The Supreme Court’s Planned Parenthood Decision Will Cost Lives
The Supreme Court handed down a decision that could devastate healthcare access for millions of Americans. Planned Parenthood provides far more than abortion care.
In a 6–3 ruling, the Supreme Court has decided that Medicaid patients cannot sue states that remove providers like Planned Parenthood from their Medicaid programs, even when those providers offer critical, non-abortion healthcare services. This isn’t just a legal technicality. It’s a direct blow to low-income communities, women, LGBTQ+ patients, young people, and communities of color, many of whom rely on Planned Parenthood as their primary or only source of care.
So what does this really mean? Let’s begin with the most immediate threat:
Cancer Screenings and Preventive Care Will Suffer. Planned Parenthood offers essential services like Pap smears, breast exams, cervical cancer screenings, diabetes checks, and vaccinations. These aren’t political acts. These are lifesaving interventions. Without Medicaid funding, countless patients, especially in rural and underserved areas, will have nowhere to turn. Clinics are already disappearing. This will only accelerate that collapse.

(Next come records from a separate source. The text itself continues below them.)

<file path="config.mk">
export PLATFORM = sky130hd
export DESIGN_NAME = cbf_top
export DESIGN_NICKNAME = d
export VERILOG_FILES = /design/src/rtl/cbf_pkg.sv /design/src/rtl/cbf_sync.sv /design/src/rtl/cbf_short_mon.sv /design/src/rtl/cbf_top.sv
export SDC_FILE = /design/constraint.sdc
export NUM_CORES = 1
export LEC_CHECK = 0
export ABC_CLOCK_PERIOD_IN_PS = 7650
export BUFFER_PORTS_ARGS = -buffer_cell sky130_fd_sc_hd__buf_4
export CAP_MARGIN = 20
export CORE_MARGIN = 2
export CORE_UTILIZATION = 50
export DETAILED_ROUTE_END_ITERATION = 6
export GPL_TIMING_DRIVEN = 0
export PLACE_DENSITY = 0.84
export SLEW_MARGIN = 5
export SYNTH_ARGS = -nofsm -noshare
export SYNTH_HDL_FRONTEND = slang
export SYNTH_SLANG_ARGS = --single-unit
</file>
<file path="constraint.sdc">
create_clock -name mclk -period 7.65 [get_ports mclk]
set_input_delay 0.765 -clock mclk [delete_from_list [all_inputs] [get_ports mclk]]
set_output_delay 0.765 -clock mclk [all_outputs]
set_load 0.02 [all_outputs]
</file>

Then there’s birth control. Contraceptive Access Is Under Threat. Contrary to common talking points, Medicaid doesn’t fund abortions. But it does cover birth control, emergency contraception, and reproductive health consultations. Planned Parenthood is one of the largest and most affordable providers of contraception in the country. This ruling invites states to cut that access off completely, leaving patients to face longer waits, higher costs, or no care at all. Unintended pregnancies will rise. The consequences will be real.
And it doesn’t stop there. Sexual and Reproductive Health Services Will Be Gutted. STI testing. HIV prevention. Pregnancy counseling. Prenatal referrals. These are not “extras.” They are public health essentials. And for many Medicaid recipients, Planned Parenthood is the only place offering them. But now, states that have spent years trying to shut down reproductive health services have the green light to do so, without fear of being held accountable in court.

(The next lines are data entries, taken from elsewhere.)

File: src/hdl/charge_time_unit_consts.vh
// register offsets, field positions and reset values of the charge time unit
`ifndef CHARGE_TIME_UNIT_CONSTS_VH
`define CHARGE_TIME_UNIT_CONSTS_VH

// ========================================
// register byte offsets
`define OFS_UNIT_CONTROL_HIGH 12'h000
`define OFS_EDGE_CONTROL_LOW 12'h004
`define OFS_CURRENT_SOURCE_CONTROL 12'h008
`define OFS_IRQ_STATUS 12'h00C
`define OFS_IRQ_MASK 12'h010

// ========================================
// unit_control_high fields
`define BIT_UNIT_ENABLE 7
`define BIT_STOP_IN_IDLE 5
`define BIT_DELAY_GEN_ENABLE 4
`define BIT_EDGE_PASS_ENABLE 3
`define BIT_EDGE_ORDER_ENABLE 2
`define BIT_SOURCE_GROUND 1
`define BIT_TRIGGER_ENABLE 0
`define MASK_UNIT_CONTROL_HIGH 8'hBF

// ========================================
// edge_control_low fields
`define BIT_SECOND_EDGE_POLARITY 7
`define POS_SECOND_EDGE_SOURCE 5
`define BIT_FIRST_EDGE_POLARITY 4
`define POS_FIRST_EDGE_SOURCE 2
`define BIT_SECOND_EDGE_SEEN 1
`define BIT_FIRST_EDGE_SEEN 0

// ========================================
// current_source_control fields
`define POS_CURRENT_TRIM_CODE 2
`define POS_CURRENT_RANGE_SELECT 0
`define RANGE_OFF 2'b00
`define RANGE_BASE 2'b01
`define RANGE_TIMES_TEN 2'b10
`define RANGE_TIMES_HUNDRED 2'b11

// ========================================
// reset values
`define RESET_BYTE 8'h00
`define RESET_IRQ 2'b00

`endif

File: src/hdl/charge_time_unit.v
// charge time unit register bank with apb slave, edge flags and current source control
// Functional notes
// - trim code sits in bits 7-2; larger positive codes raise current more.
// - trim code zero gives the nominal current of the selected range.
// - trim is two's complement; all ones is smallest downward step.
// - range select 11 gives one hundred times base current.
// - range 10 gives ten times base, 01 gives base current.
// - range 00 keeps the current source off whatever the trim.
// - reset clears every register; unit disabled and source off.
// - with edge pass enable clear, no edge can set a status flag.
// - with edge order enable set, second edge needs first edge recorded.
`include "charge_time_unit_consts.vh"

module charge_time_unit (
    input wire pclk,
    input wire presetn,
    input wire psel,
    input wire penable,
    input wire pwrite,
    input wire [11:0] paddr,
    input wire [31:0] pwdata,
    input wire [3:0] pstrb,
    output reg [31:0] prdata,
    output reg pready,
    output reg pslverr,
    input wire edge_input_pin_one,
    input wire edge_input_pin_two,
    input wire [1:0] special_event_triggers,
    input wire idle_request,
    output reg irq,
    output reg source_on,
    output reg [2:0] range_onehot,
    output reg [5:0] trim_offset,
    output reg source_ground,
    output reg trigger_out,
    output reg pulse_charge
);
    // =======================================
    // register state
    reg [7:0] unit_control_high;
    reg [7:0] edge_control_low;
    reg [7:0] current_source_control;
    reg [1:0] irq_status;
    reg [1:0] irq_mask;

    wire [3:0] sources;
    wire first_edge;
    wire second_edge;
    wire dec_source_on;
    wire [2:0] dec_range;
    wire [5:0] dec_trim;
    wire setup;
    wire access_wr;
    wire wr_en;
    wire hit_high;
    wire hit_low;
    wire hit_cur;
    wire hit_sts;
    wire hit_msk;
    wire mapped;
    wire unit_enable;
    wire edge_pass_enable;
    wire edge_order_enable;
    wire delay_generation_enable;
    wire source_enable;
    wire set_first;
    wire set_second;
    reg [31:0] next_prdata;
    reg [7:0] next_low;

    assign unit_enable = unit_control_high[`BIT_UNIT_ENABLE];
    assign edge_pass_enable = unit_control_high[`BIT_EDGE_PASS_ENABLE];
    assign edge_order_enable = unit_control_high[`BIT_EDGE_ORDER_ENABLE];
    assign delay_generation_enable = unit_control_high[`BIT_DELAY_GEN_ENABLE];
    assign source_enable = unit_enable && !(unit_control_high[`BIT_STOP_IN_IDLE] && idle_request);

    // source order: 00/01 special event triggers, 10 pin two, 11 pin one
    assign sources = {edge_input_pin_one, edge_input_pin_two, special_event_triggers};

    // =======================================
    // edge detection
    edge_detect u_first (
        .pclk(pclk),
        .presetn(presetn),
        .sources(sources),
        .source_select(edge_control_low[`POS_FIRST_EDGE_SOURCE +: 2]),
        .polarity(edge_control_low[`BIT_FIRST_EDGE_POLARITY]),
        .active_edge(first_edge)
    );

    edge_detect u_second (
        .pclk(pclk),
        .presetn(presetn),
        .sources(sources),
        .source_select(edge_control_low[`POS_SECOND_EDGE_SOURCE +: 2]),
        .polarity(edge_control_low[`BIT_SECOND_EDGE_POLARITY]),
        .active_edge(second_edge)
    );

    // blocked edges never reach the flags; disabled unit ignores edges too
    assign set_first = unit_enable && edge_pass_enable && first_edge;
    assign set_second = unit_enable && edge_pass_enable && second_edge
        && (!edge_order_enable || edge_control_low[`BIT_FIRST_EDGE_SEEN]);

    // =======================================
    // current source decode
    current_source_decode u_decode (
        .pclk(pclk),
        .presetn(presetn),
        .enable(source_enable),
        .range_select(current_source_control[`POS_CURRENT_RANGE_SELECT +: 2]),
        .trim_code(current_source_control[`POS_CURRENT_TRIM_CODE +: 6]),
        .source_on(dec_source_on),
        .range_onehot(dec_range),
        .trim_offset(dec_trim)
    );

    // =======================================
    // apb decode
    assign setup = psel && !penable;
    assign access_wr = psel && penable && pready && pwrite;
    assign wr_en = access_wr && pstrb[0];
    assign hit_high = (paddr == `OFS_UNIT_CONTROL_HIGH);
    assign hit_low = (paddr == `OFS_EDGE_CONTROL_LOW);
    assign hit_cur = (paddr == `OFS_CURRENT_SOURCE_CONTROL);
    assign hit_sts = (paddr == `OFS_IRQ_STATUS);
    assign hit_msk = (paddr == `OFS_IRQ_MASK);
    assign mapped = hit_high || hit_low || hit_cur || hit_sts || hit_msk;

    always @* begin
        next_prdata = 32'h0000_0000;
        if (hit_high) begin
            next_prdata[7:0] = unit_control_high;
        end else if (hit_low) begin
            next_prdata[7:0] = edge_control_low;
        end else if (hit_cur) begin
            next_prdata[7:0] = current_source_control;
        end else if (hit_sts) begin
            next_prdata[1:0] = irq_status;
        end else if (hit_msk) begin
            next_prdata[1:0] = irq_mask;
        end
    end

    // flags: hardware set wins over a software clear in the same cycle
    always @* begin
        next_low = edge_control_low;
        if (wr_en && hit_low) begin
            next_low = pwdata[7:0];
        end
        if (set_first) begin
            next_low[`BIT_FIRST_EDGE_SEEN] = 1'b1;
        end
        if (set_second) begin
            next_low[`BIT_SECOND_EDGE_SEEN] = 1'b1;
        end
    end

    // =======================================
    // apb slave: no wait state, answer in the cycle after setup
    always @(posedge pclk or negedge presetn) begin
        if (!presetn) begin
            pready <= 1'b0;
            pslverr <= 1'b0;
            prdata <= 32'h0000_0000;
        end else begin
            pready <= setup;
            pslverr <= setup && !mapped;
            if (setup && !pwrite) begin
                prdata <= next_prdata;
            end
        end
    end

    // =======================================
    // registers
    always @(posedge pclk or negedge presetn) begin
        if (!presetn) begin
            unit_control_high <= `RESET_BYTE;
            edge_control_low <= `RESET_BYTE;
            current_source_control <= `RESET_BYTE;
            irq_status <= `RESET_IRQ;
            irq_mask <= `RESET_IRQ;
        end else begin
            edge_control_low <= next_low;
            if (wr_en && hit_high) begin
                unit_control_high <= pwdata[7:0] & `MASK_UNIT_CONTROL_HIGH;
            end
            if (wr_en && hit_cur) begin
                current_source_control <= pwdata[7:0];
            end
            if (wr_en && hit_msk) begin
                irq_mask <= pwdata[1:0];
            end
            // write one to clear; a new event in the same cycle survives
            irq_status <= ((wr_en && hit_sts) ? (irq_status & ~pwdata[1:0]) : irq_status)
                | {set_second, set_first};
        end
    end

    // =======================================
    // registered outputs
    always @(posedge pclk or negedge presetn) begin
        if (!presetn) begin
            irq <= 1'b0;
            source_on <= 1'b0;
            range_onehot <= 3'b000;
            trim_offset <= 6'b00_0000;
            source_ground <= 1'b0;
            trigger_out <= 1'b0;
            pulse_charge <= 1'b0;
        end else begin
            irq <= |(irq_status & irq_mask);
            source_on <= dec_source_on;
            range_onehot <= dec_range;
            trim_offset <= dec_trim;
            source_ground <= unit_control_high[`BIT_SOURCE_GROUND];
            trigger_out <= unit_enable && unit_control_high[`BIT_TRIGGER_ENABLE]
                && edge_control_low[`BIT_SECOND_EDGE_SEEN];
            // charging runs from first edge set until second edge in delay mode
            pulse_charge <= unit_enable && delay_generation_enable
                && edge_control_low[`BIT_FIRST_EDGE_SEEN] && !edge_control_low[`BIT_SECOND_EDGE_SEEN];
        end
    end
endmodule

File: src/hdl/edge_detect.v
// polarity-selectable edge detector for one selected event source
module edge_detect (
    input wire pclk,
    input wire presetn,
    input wire [3:0] sources,
    input wire [1:0] source_select,
    input wire polarity,
    output wire active_edge
);
    reg [3:0] previous;
    wire current;
    wire last;

    assign current = sources[source_select];
    assign last = previous[source_select];

    // =======================================
    // history of every source, so a change of select cannot fake an edge
    always @(posedge pclk or negedge presetn) begin
        if (!presetn) begin
            previous <= 4'b0000;
        end else begin
            previous <= sources;
        end
    end

    // polarity 1 means rising, 0 falling
    assign active_edge = polarity ? (current & ~last) : (~current & last);
endmodule

File: src/hdl/current_source_decode.v
// decodes range and trim into analog current source controls
`include "charge_time_unit_consts.vh"
module current_source_decode (
    input wire pclk,
    input wire presetn,
    input wire enable,
    input wire [1:0] range_select,
    input wire [5:0] trim_code,
    output reg source_on,
    output reg [2:0] range_onehot,
    output reg signed [5:0] trim_offset
);
    // =======================================
    // registered decode
    always @(posedge pclk or negedge presetn) begin
        if (!presetn) begin
            source_on <= 1'b0;
            range_onehot <= 3'b000;
            trim_offset <= 6'sb000000;
        end else begin
            source_on <= enable && (range_select != `RANGE_OFF);
            case (range_select)
                `RANGE_BASE: range_onehot <= 3'b001;
                `RANGE_TIMES_TEN: range_onehot <= 3'b010;
                `RANGE_TIMES_HUNDRED: range_onehot <= 3'b100;
                default: range_onehot <= 3'b000;
            endcase
            // two's complement: zero gives nominal, negative codes lower it
            if (range_select == `RANGE_OFF) begin
                trim_offset <= 6'sb000000;
            end else begin
                trim_offset <= $signed(trim_code);
            end
        end
    end
endmodule

File: config.mk
export PLATFORM = sky130hd
export DESIGN_NAME = charge_time_unit
export DESIGN_NICKNAME = d
export VERILOG_FILES = /design/src/hdl/charge_time_unit.v /design/src/hdl/edge_detect.v /design/src/hdl/current_source_decode.v
export VERILOG_INCLUDE_DIRS = /design/src /design/src/hdl
export SDC_FILE = /design/constraint.sdc
export NUM_CORES = 1
export LEC_CHECK = 0
export BUFFER_PORTS_ARGS = -buffer_cell sky130_fd_sc_hd__buf_4
export CORE_MARGIN = 1
export CORE_UTILIZATION = 44
export DETAILED_ROUTE_END_ITERATION = 12
export GPL_ROUTABILITY_DRIVEN = 1
export PLACE_DENSITY = 0.75
export SLEW_MARGIN = 15
export SYNTH_ARGS = -nofsm -noshare
export SYNTH_HDL_FRONTEND = slang
export SYNTH_SLANG_ARGS = --single-unit
export TNS_END_PERCENT = 1
File: constraint.sdc
create_clock -name pclk -period 1.5 [get_ports pclk]
set_input_delay 0.15 -clock pclk [delete_from_list [all_inputs] [get_ports pclk]]
set_output_delay 0.15 -clock pclk [all_outputs]
set_load 0.01 [all_outputs]
**After elaboration in Yosys (flattened, before gate mapping)**

Index checks and enable logic that the tools add are counted.

- Flip-flop bits (word level): 65
- Bits of input ports: 58

- $lt $le $gt $ge: 2
- Equality and inequality tests: 7
- Muxes and demuxes: 22
- Bitwise gates (word level): 12
- Reduce and logical (&&, ||, !) cells: 41

Operators with widths:

| cell | count |
|---|---|
| 12-bit by 4-bit equality test with 1-bit output, second input constant | 2 |
| 1-bit logical AND | 24 |
| 8-bit two-way mux | 2 |
| 12-bit by 3-bit equality test with 1-bit output, second input constant | 1 |
| 12-bit by 5-bit equality test with 1-bit output, second input constant | 1 |
| 12-bit logical NOT | 1 |
| 6-bit two-way mux | 2 |
| 2-bit two-way mux | 5 |
| 3-bit one-hot mux with 3 select lines | 1 |
| 1-bit binary-select mux with 2-bit select | 4 |
| 1-bit two-way mux | 8 |
| 1-bit logical NOT | 6 |
| 2-bit by 3-bit < comparator with 1-bit output, second input constant | 2 |
| 2-bit nonzero test | 3 |
| 1-bit logical OR | 5 |
| 1-bit bitwise AND | 4 |
| 2-bit bitwise AND | 2 |
| 2-bit equality test, second input constant | 2 |
| 1-bit NOT | 4 |
| 2-bit by 1-bit equality test with 1-bit output, second input constant | 1 |
| 2-bit logical NOT | 1 |
| 2-bit NOT | 1 |
| 2-bit OR | 1 |
| 2-bit OR reduction | 1 |

**Longest topological paths before layout**

Gate-level depths: netlist of the first run.

- Depth in word-level cells: 8
- Mapped depth: 6
- Depth with buffers taken out: 5

**By module**

Synthesis of the first run repeated with hierarchy kept, for this count alone.

- Cells, all modules: 245
- Area, all modules: 3,205.6 sq um

By module, submodules not included:

| module | instances | cells each | area each (sq um) |
|---|---|---|---|
| charge_time_unit | 1 | 193 | 2,464.9 |
| edge_detect | 2 | 15 | 200.2 |
| current_source_decode | 1 | 22 | 340.3 |

**Worst setup path after synthesis of the first run**

No wires, ideal clock.

- Path kind: in2reg
- From: in paddr[0]
- To: reg current_source_control[0]
- Library setup time: 125 ps
- Arrival time: 1,878 ps
- Required time: 1,375 ps
- Setup slack: -502 ps
- Cell stages on the path: 4
- Buffers on the path: 0
- Cell sequence: or4_4 or4_4 nor3_4 mux2_2

- Longest elaborated chain between the ends: 2

Ends and longest elaborated chain:

| item | RTL line | source |
|---|---|---|
| from (decl) | charge_time_unit.v:20 | `input wire [11:0] paddr,` |
| 12-bit by 4-bit equality test with 1-bit output (no source line) | -- |  |
| 1-bit logical AND | charge_time_unit.v:189 | `if (wr_en && hit_cur) begin` |
| to (signal assigned) | charge_time_unit.v:181 | `` current_source_control <= `RESET_BYTE; `` |
| to (signal assigned) | charge_time_unit.v:190 | `current_source_control <= pwdata[7:0];` |
| to (decl) | charge_time_unit.v:42 | `reg [7:0] current_source_control;` |

No other way between the ends.
A chain may end at the register's enable or synchronous reset.

**Worst setup path in the final report of the first run**

- From: in paddr[0]
- To: reg current_source_control[6]

The elaborated chain is that of the path after synthesis.

==> metrics, run 1 <==
result of the run complete, but fails checks; violations in the final reports negative hold slack, negative setup slack; area growth from synthesis to final layout 32.44%; total global routing track utilization 20.45%; Worst setup EP type flip-flop; CP Max Fanout 8; ports placed on the boundary 106; clock network latency to the later pin of the worst-skew pair 0.34 ns; count of endpoints failing hold in the final timing report 1; CP peak stage delay 0.53 ns; sequential cell area 1628 sq um; hpwl dp 4.509 mm; die span in y 82.54 um; PortBufs 54; Max Clock Freq roughly 0.6 GHz; weighted congestion reported at the end of routability-driven placement about 0.86; required time of the critical path ~1.7 ns; CTS Root Cell clkbuf_8; most used flip-flop cell after synthesis dfrtp_1; Worst Slack Setup Final -0.1813 ns; maximum count of clock buffers along a single path 2; per-cell routed wire length 15.38 um; Syn Inst Count roughly 240; Layout fillers 493; Die Area between 6000 and 7000 sq um; antenna violations before repair 0; number of global-route vias before repair approximately 2000; synthesis warning total 0; number of flops mapped to enable cells by yosys 0; routed wire length ~6.1 mm; footprint of the multi-input gates 1152 sq um; layout cells sized above 1 41.05%; Critical Path Slowest Stage Cell or4_4; unrepaired setup endpoints after global routing true; number of distinct library cells after synthesis 38; total number of vias just over 2000; power per unit of standard cell area around 950 nW/um^2; GR met3 Demand/Resource 7.033%; number of DRC markers after the initial detailed-route iteration 90; clock slew seen by the registers of the worst setup and hold paths 0.06 ns; clock sinks 65; Rows 28; max-cap violation count 0; number of buffers added by the clock tree synthesis step 9; pre-CTS worst setup slack -0.5663 ns; DRC violation count after routing 0; GR Layer Usage met2 roughly a third; worst hold-check path type input pin to flip-flop; CORE AREA just over 6000 sq um; Worst setup SP type input pin; library cell appearing most often on the critical path or4_4; first drt pass iteration count 4; Post-Route Hold Slack -0.06077 ns; total overflow reported by the global router 0; cell area after synthesis ~2900 sq um; maximum number of pins on one net before global-route repair 36; horizontal die dimension 82.54 um; Final Power 0.003587 W; final design area excluding fillers 3780 sq um; static leakage power 1.884 nW; routing usage on met1 25.90%; routing layer with the top usage in global route met2; Max IR drop VDD 0.0006083 V; Vias/cell between 5 and 6; TritonCTS clock tree built; post-layout min period 1.681 ns; Synth Register Bits 65; cell breakdown of the critical path buf_6 -> or4_4 -> or4_4 -> nor3_4 -> buf_12 -> mux2_4; Detail Route Antenna Nets 0; global-route wire length before repair 9.811 mm; # setup viols final 25; Tcrit/Tclk final 112.1%; category of the most critical setup path input pin to flip-flop; CTS hold repair buffers 4; Final Net Count roughly 380; worst setup skew after layout 0.006243 ns; starting utilization of the core area 46.82%; arrival time at the worst endpoint 1.91 ns; Post-synth ARST share 100.0%; number of antenna repair diodes 0; H-tree levels 3; Mean Syn Cell Area 12.04 sq um; register area share after synthesis 56.99%; instance area at placement 3427 sq um; final slew viol count 0
==> kinds of logic after synthesis <==
logic type,after synthesis,synth area share (%)
and+or+nand+nor,69,13.94
DFF,65,56.99
buffers and inverters,40,8.417
AOI/OAI and AO/OA,33,7.585
muxes,29,12.93
other,1,0.1314
==> layout make-up <==
type | count | share of cell area [%]
clock buffers | 13 | 4.734
clock inverters | 2 | 0.9268
inverters | 8 | 0.7944
multi-input cells | 155 | 30.49
flip-flops and latches | 65 | 43.07
well taps | 75 | 2.483
repair buffers | 81 | 17.51
==> final timing paths <==
check | from | slack (ns) | to | depth (start not counted)
min | edge_input_pin_one | -0.06 | u_second.previous[3] | 1
min reg2reg | u_decode.range_onehot[1] | 0.35 | range_onehot[1] | 0
max | paddr[0] | -0.18 | current_source_control[6] | 6
min in group asynchronous | presetn | 0.28 | pslverr | 2
max reg2reg | edge_control_low[2] | -0.16 | edge_control_low[0] | 5
max in group asynchronous | presetn | 0.70 | pulse_charge | 3
==> per-layer routing <==
metal	share of wire, %	wire length (um)
met1	45	2765
met3	6.0	368
met5	0	0
met2	48	2920
met4	1.4	83
==> critical path, delay by kind of cell <==
family	cells	cell delay [ns]
and+or+nand+nor	3	1.21
muxes	1	0.30
buffers and inverters	2	0.25
==> sequential cells by signal, indices dropped and copies added, names as in the netlist, 2 cells and up <==
| signal | cells |
|---|---|
| current_source_control | 8 |
| edge_control_low | 8 |
| prdata | 8 |
| unit_control_high | 7 |
| trim_offset | 6 |
| u_decode.trim_offset | 6 |
| u_second.previous | 4 |
| range_onehot | 3 |
| u_decode.range_onehot | 3 |
| irq_mask | 2 |
| irq_status | 2 |
==> layout by cell type, fill, tap and decap left out, drive strengths merged, types with 4 or more instances in the layout <==
| master | n |
|---|---|
| mux4 | 4 |
| o21ai | 12 |
| nand2b | 8 |
| nand3b | 4 |
| nor2b | 5 |
| dlygate4sd3 | 4 |
| nand4 | 4 |
| clkbuf | 13 |
| conb | 24 |
| buf | 77 |
| nor2 | 10 |
| o2111ai | 6 |
| nand3 | 6 |
| dfrtp | 65 |
| inv | 8 |
| nand2 | 14 |
| mux2 | 23 |
| a21oi | 6 |
| nor3 | 4 |
==> stage by stage <==
| stage | cells | setup TNS, ns | util [%] |
|---|---|---|---|
| 2_1_floorplan | 260 | -9.350 | - |
| 3_3_place_gp | 380 | -14.33 | 56.22 |
| 3_5_place_dp | 380 | -15.61 | 56.22 |
| 4_1_cts | 399 | -2.281 | 61.64 |
| 5_1_grt | 399 | -3.526 | 62.01 |
| 6_report | 399 | -2.483 | 62.01 |
==> where the power goes <==
group	leakage (nW)	switching, W	total (W)	internal, W
clock network	0.112	0.000630	0.00157	0.000937
logic	0.877	0.000146	0.000255	0.000110
registers	0.895	0.00000379	0.00177	0.00176
==> synth_stat cells (all sizes together) (5+ instances only) <==
cell type	instances	area [sq um]
a21oi	6	30.03
buf	25	183.9
clkbuf	7	26.28
dfrtp	65	1627
inv	8	30.03
mux2	23	259.0
nand2	14	52.55
nand2b	8	50.05
nand3	6	30.03
nor2	10	37.54
nor2b	5	31.28
o2111ai	6	52.55
o21ai	12	60.06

The damage extends beyond the physical. Mental Health Support Will Be Harder to Reach: Planned Parenthood also provides counseling and mental health referrals, an often overlooked but increasingly urgent need. For patients in crisis—especially young women, trans and nonbinary people, and survivors of trauma—losing access to this support means losing their lifeline in a moment of real vulnerability. This decision deepens that isolation.
Marginalized Communities Will Bear the Heaviest Burden.

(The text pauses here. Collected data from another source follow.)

==> src/core/sbapp_pkg.sv <==
// Purpose: Shared constants and types for the shared bus arbiter and panel port
// Assumes: One system clock, asynchronous active-low reset
// Notes:   Bank codes sit in the top address bits; panel offsets in the low bits
package sbapp_pkg;

  localparam int          SBAPP_ADDR_W     = 20;
  localparam int          SBAPP_DATA_W     = 16;
  localparam int          SBAPP_BANK_W     = 2;
  localparam int          SBAPP_KEY_W      = 8;
  localparam int          SBAPP_KNOB_W     = 8;
  localparam int          SBAPP_LAMP_W     = 8;
  localparam int          SBAPP_REQ_MAX    = 8;

  // ----------------------------------------------------------------
  // Bank decode (top address bits)
  // ----------------------------------------------------------------
  localparam logic [1:0]  SBAPP_BANK_RAM   = 2'h0;
  localparam logic [1:0]  SBAPP_BANK_CARD  = 2'h1;
  localparam logic [1:0]  SBAPP_BANK_PANEL = 2'h2;

  // ----------------------------------------------------------------
  // Panel offsets (low address bits)
  // ----------------------------------------------------------------
  localparam logic [1:0]  SBAPP_PNL_KEY    = 2'h0;
  localparam logic [1:0]  SBAPP_PNL_KNOB   = 2'h1;
  localparam logic [1:0]  SBAPP_PNL_LAMP   = 2'h2;

  localparam logic [7:0]  SBAPP_LAMP_RST   = 8'h00;
  localparam logic [7:0]  SBAPP_KNOB_RST   = 8'h00;

  typedef struct packed {
    logic                    valid;
    logic                    wr;
    logic [SBAPP_ADDR_W-1:0] addr;
    logic [SBAPP_DATA_W-1:0] wdata;
  } sbapp_req_t;

  typedef enum logic [1:0] {
    SBAPP_SEL_RAM   = 2'b00,
    SBAPP_SEL_CARD  = 2'b01,
    SBAPP_SEL_PANEL = 2'b10,
    SBAPP_SEL_NONE  = 2'b11
  } sbapp_sel_t;

endpackage : sbapp_pkg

This ruling disproportionately harms women of color, undocumented or mixed-status families, LGBTQ+ individuals, people living in rural areas, and survivors of domestic or sexual violence. These communities already face steep, structural barriers to care, whether due to geography, income, stigma, or discrimination. Now, they face one more: the loss of trusted providers, and with it, the legal tools to fight back. For many, this isn’t just about losing access. It’s about being pushed further into the margins, with nowhere left to turn.
This Isn’t Just About Planned Parenthood. Yes, the name may evoke political opinions. But this is about something deeper. It’s about whether poor and working-class Americans—those who rely on Medicaid—have the right to choose their own healthcare providers, and to receive critical care without political interference. And now, the Supreme Court has made its answer brutally clear: They don’t.
The Truth: At least 20 Planned Parenthood clinics have already closed, with more expected to follow. States like Texas, Arkansas, Missouri, and South Carolina are aggressively pushing to eliminate Planned Parenthood from Medicaid programs altogether. And with this ruling, they’ll be able to do it, with zero accountability to the people they’re hurting.
Without the ability to sue, patients have no recourse. No appeal. No defense.
It will now fall on Congress (or future courts) to restore these rights. In the meantime, the message is loud and clear: Access to healthcare is being politicized. And patients will pay the price. This isn’t just about healthcare policy. This is a calculated, coordinated attack on the poorest, most vulnerable women and Americans—those with the fewest options, the lowest incomes, and the least power to fight back.
And it won’t just make life harder. It will cost lives.
Because when people lose access to early cancer screenings, contraception, STI treatment, mental health support, and prenatal care, they don’t just fall through the cracks. Some die. Let’s not mince words: this decision will lead to preventable deaths.
American lives will be lost because the Court chose politics over people, and power over public health.
If you believe that healthcare is a human right, now is the time to act. As I always tell you: Speak up. Organize. Donate. Vote. Share the truth. And remember: Silence and neutrality have never protected the most vulnerable.